I’m in the middle of a book called What’s So Amazing about Grace? The author of the book makes one crucially important point in the book that echoes through every chapter and every cavern in my mind: Grace is illogical and inexplicable and unimaginable; so is forgiveness. This morning’s reading was in the chapter entitled, “The Arsenal of Grace,” and it moved me so deeply that I pulled out my journal and began to write about forgiveness and grace and pain and doubt.
“Every time I pick up this book, I’m challenged in my thinking, in how I live out my faith. Do we really forgive if we hold out and wait to be asked for forgiveness? Can we forgive the one who drops the bombs, who hits the World Trade Center in an airplane, or dies as a suicide bomber? Can I forgive the racist who whispered epithets in my ear at college parties? Or the careless woman who insulted me without even realizing it? Can I forgive the father who abandoned his children without explanation or the wife and mother who refuses to be reconciled? Is there forgiveness for the national leader who provokes war and refuses to admit wrongdoing? Refuses to apologize for the scores of innocents lost? Can I forgive the rapist, the incestuous sibling, the brutal and cruel parent whose verbal, physical, sexual, and emotional wounds disfigure the children?
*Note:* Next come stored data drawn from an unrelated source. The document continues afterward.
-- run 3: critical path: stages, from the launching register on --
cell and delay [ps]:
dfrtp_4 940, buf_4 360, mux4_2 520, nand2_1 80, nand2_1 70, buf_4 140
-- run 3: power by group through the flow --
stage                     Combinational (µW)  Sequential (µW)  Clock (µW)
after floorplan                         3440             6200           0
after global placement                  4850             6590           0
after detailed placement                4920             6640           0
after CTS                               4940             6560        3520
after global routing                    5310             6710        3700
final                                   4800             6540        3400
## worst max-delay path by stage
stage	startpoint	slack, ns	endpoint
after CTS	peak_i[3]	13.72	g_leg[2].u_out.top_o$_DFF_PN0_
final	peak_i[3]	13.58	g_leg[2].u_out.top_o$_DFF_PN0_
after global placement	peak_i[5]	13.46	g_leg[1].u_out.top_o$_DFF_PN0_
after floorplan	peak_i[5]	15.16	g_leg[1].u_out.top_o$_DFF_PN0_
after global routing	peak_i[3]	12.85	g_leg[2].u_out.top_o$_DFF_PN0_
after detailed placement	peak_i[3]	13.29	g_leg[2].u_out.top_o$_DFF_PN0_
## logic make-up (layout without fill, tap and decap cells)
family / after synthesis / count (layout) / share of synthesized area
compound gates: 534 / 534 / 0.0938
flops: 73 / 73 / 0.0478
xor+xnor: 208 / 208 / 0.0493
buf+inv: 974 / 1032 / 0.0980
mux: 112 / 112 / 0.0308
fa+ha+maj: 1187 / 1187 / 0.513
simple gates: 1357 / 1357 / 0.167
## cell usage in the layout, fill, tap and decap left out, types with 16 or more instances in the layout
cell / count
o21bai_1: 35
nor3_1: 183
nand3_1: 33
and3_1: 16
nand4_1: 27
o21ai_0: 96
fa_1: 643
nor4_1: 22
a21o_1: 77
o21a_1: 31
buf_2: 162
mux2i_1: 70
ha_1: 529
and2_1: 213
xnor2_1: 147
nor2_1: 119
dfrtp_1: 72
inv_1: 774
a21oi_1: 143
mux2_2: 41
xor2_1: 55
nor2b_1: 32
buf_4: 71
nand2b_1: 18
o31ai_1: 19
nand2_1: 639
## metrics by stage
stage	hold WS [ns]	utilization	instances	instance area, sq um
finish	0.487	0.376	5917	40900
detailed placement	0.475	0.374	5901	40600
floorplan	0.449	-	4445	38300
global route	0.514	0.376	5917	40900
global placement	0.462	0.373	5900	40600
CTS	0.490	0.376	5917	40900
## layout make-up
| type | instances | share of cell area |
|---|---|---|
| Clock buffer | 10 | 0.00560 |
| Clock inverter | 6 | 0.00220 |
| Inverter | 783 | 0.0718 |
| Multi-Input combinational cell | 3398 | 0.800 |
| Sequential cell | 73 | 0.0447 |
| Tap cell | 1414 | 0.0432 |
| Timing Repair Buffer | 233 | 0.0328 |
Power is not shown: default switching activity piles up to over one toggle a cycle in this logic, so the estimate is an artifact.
### src/rtl/irqc_csr_pkg.sv
package irqc_csr_pkg;

    // Which register window an access falls into
    typedef enum logic [2:0] {
        RG_NONE = 3'd0,
        RG_PRIO = 3'd1,
        RG_PEND = 3'd2,
        RG_EN   = 3'd3,
        RG_THR  = 3'd4,
        RG_CLM  = 3'd5
    } irqc_rg_e;

endpackage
What about the teenage driver whose careless behavior orphans young children or cripples a young mother of six?”
By way of explanation of this last comment: This past Sunday night, a woman I know from church, a homeschooling mother of six children, got into her car with her oldest son and her son’s friend and was just two short blocks away from the church when she was rear-ended by a young woman who’d lost control of her car. My friend Aimee’s back was broken in the accident. For now her six children are split up in three different households so that her husband and her sister can care for her during the next week during which time she must remain flat on her back. (I wonder how she will breast feed their two month old.) Then she will spend the next three months wearing a back brace. I suspect that hundreds, perhaps thousands of people are praying that she will heal quickly. After all, her oldest daughter was diagnosed with leukemia about a month before their sixth child was born. That oldest daughter has bi-weekly visits to the hospital for chemotherapy and blood work. And all the children need their mother’s attention and love.
My journaling continued: “The real dilemma is about what I say to God, what I ask Him. Dare I confront God and ask for an explanation? Who am I to challenge Him? I am nobody, but I do have a few questions. A wise friend of mine said something in a devotional a few weeks ago that I cling to now: ‘You can ask God any question you have. He can take it.’
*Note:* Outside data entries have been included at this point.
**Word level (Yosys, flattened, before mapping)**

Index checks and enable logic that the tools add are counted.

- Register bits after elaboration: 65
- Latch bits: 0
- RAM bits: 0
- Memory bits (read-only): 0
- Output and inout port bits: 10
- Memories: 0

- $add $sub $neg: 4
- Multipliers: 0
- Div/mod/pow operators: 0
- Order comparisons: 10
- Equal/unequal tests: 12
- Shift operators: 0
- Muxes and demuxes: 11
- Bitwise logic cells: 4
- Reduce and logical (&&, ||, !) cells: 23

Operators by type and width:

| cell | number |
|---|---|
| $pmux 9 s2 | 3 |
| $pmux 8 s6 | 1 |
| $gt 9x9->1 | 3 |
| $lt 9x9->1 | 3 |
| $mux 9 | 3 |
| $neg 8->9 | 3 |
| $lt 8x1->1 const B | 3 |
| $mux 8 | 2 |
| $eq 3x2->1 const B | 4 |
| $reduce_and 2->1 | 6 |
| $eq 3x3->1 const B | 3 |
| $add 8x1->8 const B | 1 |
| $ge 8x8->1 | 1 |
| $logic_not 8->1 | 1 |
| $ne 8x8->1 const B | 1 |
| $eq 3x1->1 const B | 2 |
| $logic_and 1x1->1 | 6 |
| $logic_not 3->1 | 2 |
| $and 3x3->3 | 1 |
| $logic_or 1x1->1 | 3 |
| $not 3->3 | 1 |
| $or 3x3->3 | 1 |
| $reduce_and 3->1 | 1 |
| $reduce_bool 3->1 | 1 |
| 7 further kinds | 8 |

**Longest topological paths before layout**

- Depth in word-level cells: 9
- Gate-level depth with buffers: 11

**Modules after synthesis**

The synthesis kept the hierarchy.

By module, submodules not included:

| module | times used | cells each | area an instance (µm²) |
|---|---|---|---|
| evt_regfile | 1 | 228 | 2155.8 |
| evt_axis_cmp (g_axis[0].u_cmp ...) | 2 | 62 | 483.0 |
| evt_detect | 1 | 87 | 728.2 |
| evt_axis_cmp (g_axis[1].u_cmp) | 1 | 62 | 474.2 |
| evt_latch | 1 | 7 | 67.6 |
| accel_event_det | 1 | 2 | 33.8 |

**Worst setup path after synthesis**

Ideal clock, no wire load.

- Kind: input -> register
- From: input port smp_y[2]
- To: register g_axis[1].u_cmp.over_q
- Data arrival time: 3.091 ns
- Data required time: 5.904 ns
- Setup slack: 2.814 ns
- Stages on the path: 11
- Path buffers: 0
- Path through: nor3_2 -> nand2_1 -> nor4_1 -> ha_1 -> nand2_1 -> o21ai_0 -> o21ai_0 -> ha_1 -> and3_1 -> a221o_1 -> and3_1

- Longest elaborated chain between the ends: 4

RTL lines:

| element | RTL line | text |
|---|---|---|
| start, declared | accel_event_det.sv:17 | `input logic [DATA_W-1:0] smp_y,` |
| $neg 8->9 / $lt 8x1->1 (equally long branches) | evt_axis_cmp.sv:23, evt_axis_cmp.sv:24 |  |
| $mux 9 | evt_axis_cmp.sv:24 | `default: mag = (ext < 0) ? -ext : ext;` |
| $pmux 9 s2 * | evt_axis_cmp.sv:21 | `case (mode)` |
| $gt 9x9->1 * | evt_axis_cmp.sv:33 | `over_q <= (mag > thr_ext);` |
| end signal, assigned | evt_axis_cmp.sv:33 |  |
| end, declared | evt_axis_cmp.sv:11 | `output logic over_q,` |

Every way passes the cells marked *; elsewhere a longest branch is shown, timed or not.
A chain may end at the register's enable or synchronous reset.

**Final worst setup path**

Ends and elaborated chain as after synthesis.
--- src/rtl/lmr_pkg.sv ---
// Package: shared mode encoding and controller state type.
// Assumes four modes, ranked by bit index (higher index = preferred).
package lmr_pkg;
    localparam int NMODE  = 4;
    localparam int M10HD  = 0;
    localparam int M10FD  = 1;
    localparam int M100HD = 2;
    localparam int M100FD = 3;

    typedef logic [NMODE-1:0] mode_mask_t;

    typedef enum logic [1:0] {
        ST_DETECT = 2'd0,
        ST_LINKED = 2'd1,
        ST_FAULT  = 2'd2
    } lmr_state_t;
endpackage

--- src/rtl/lmr_prio_pick.sv ---
// Module: picks the highest set bit of a request vector as a one-hot grant.
// Assumes a higher bit index means a higher priority. Purely combinational.
module lmr_prio_pick #(
    parameter int W = 4
) (
    input  logic [W-1:0] req,
    output logic [W-1:0] grant,
    output logic         any
);
    // Scan upward so that the highest set bit is the one that survives.
    always_comb begin
        grant = '0;
        for (int i = 0; i < W; i++) begin
            if (req[i]) begin
                grant    = '0;
                grant[i] = 1'b1;
            end
        end
    end

    // Any request present.
    assign any = |req;
endmodule
<file path="config.mk">
export PLATFORM = sky130hd
export DESIGN_NAME = miss_hold_buf
export DESIGN_NICKNAME = d
export VERILOG_FILES = /design/src/rtl/mhb_pkg.sv /design/src/rtl/mhb_line_match.sv /design/src/rtl/mhb_age_pick.sv /design/src/rtl/miss_hold_buf.sv
export SDC_FILE = /design/constraint.sdc
export NUM_CORES = 1
export LEC_CHECK = 0
export ABC_AREA = 1
export BUFFER_PORTS_ARGS = -buffer_cell sky130_fd_sc_hd__buf_2
export CORE_MARGIN = 1
export CORE_UTILIZATION = 48
export DETAILED_ROUTE_END_ITERATION = 8
export PLACE_DENSITY_LB_ADDON = 0.15
export SETUP_SLACK_MARGIN = 0.15
export SYNTH_ARGS = -nofsm -noshare
export SYNTH_HDL_FRONTEND = slang
export SYNTH_SLANG_ARGS = --single-unit
</file>
<file path="constraint.sdc">
create_clock -name clk -period 3.1 [get_ports clk]
set_input_delay 0.155 -clock clk [delete_from_list [all_inputs] [get_ports clk]]
set_output_delay 0.155 -clock clk [all_outputs]
set_load 0.05 [all_outputs]
</file>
“Here are a few of my questions, Lord. Why do babies get cancer? Why do children get AIDS from their parents? Why does this family of six children not only have to take care of one child with leukemia but now also have to deal with Aimee's broken back? Why was there a tsunami that killed over 200,000 people? Why all the flooding in Pakistan when drought is ravaging so many nations? Why so much excess and greed and bounty here in the US when so many are hungry and needy around the world? At the other end of the spectrum, why am I so blessed when so many others have so little? When will I learn to share more, to give more away and to stop accumulating so much? When will I become truly grateful?
“What’s so amazing about grace? Grace allows for the questions, the doubts, the anger, and the demands for justice. Still grace persists. It demands nothing. It expects nothing. It flows over and around and through my greatest defenses. It forgives anyway. It defies logic. It is unmerited favor for those who don’t deserve it, including me. Grace makes absolutely no sense. It’s illogical. It cannot be easily understood or put into practice.
“But God, how can grace and forgiveness work on the large scale issues like the holocaust, like the genocides in Africa and Kosovo, like the senseless violence and mayhem that mar so many cities and homes right here in my country, like the war in Iraq, Afghanistan, and the probable conflicts to come in Iran and Syria? Does it make sense for Americans to forgive the terrorists who slaughtered thousands of innocent people three and a half years ago in this country? Does it make sense for grief-stricken families to forgive Palestinian, Iraqi, and Lebanese suicide bombers? Does it make sense for Afghan and Iraqi widows and orphans to forgive the United States for its military actions in their homelands? Does it make sense for the victims of military actions to forgive Israeli, Colombian, Russian, or Sudanese soldiers and their military leaders? Can they, should they be forgiven? Who decides? Based on whose standards? Does it even make sense to hope for grace and forgiveness in those situations? Is grace possible? Is grace relevant? Is forgiveness possible? Is the risk of extending grace and granting forgiveness worthwhile in our dangerous, ungraceful, and unforgiving world? What is really at stake?”
Tonight and tomorrow and the day after that, I will ponder the wise words that Rainer Maria Rilke wrote to his young poet friend decades ago. I will read his famous and often-quoted letter as though he addressed it directly to me: “Gail, be patient toward all that is unsolved in your heart and try to love the questions themselves like locked rooms and like books that are written in a very foreign tongue. Do not seek the answers, which cannot be given you because you would not be able to live them. And the point is to live everything. Live the questions now. Perhaps you will then gradually, without noticing it, live along some distant day to the answer.”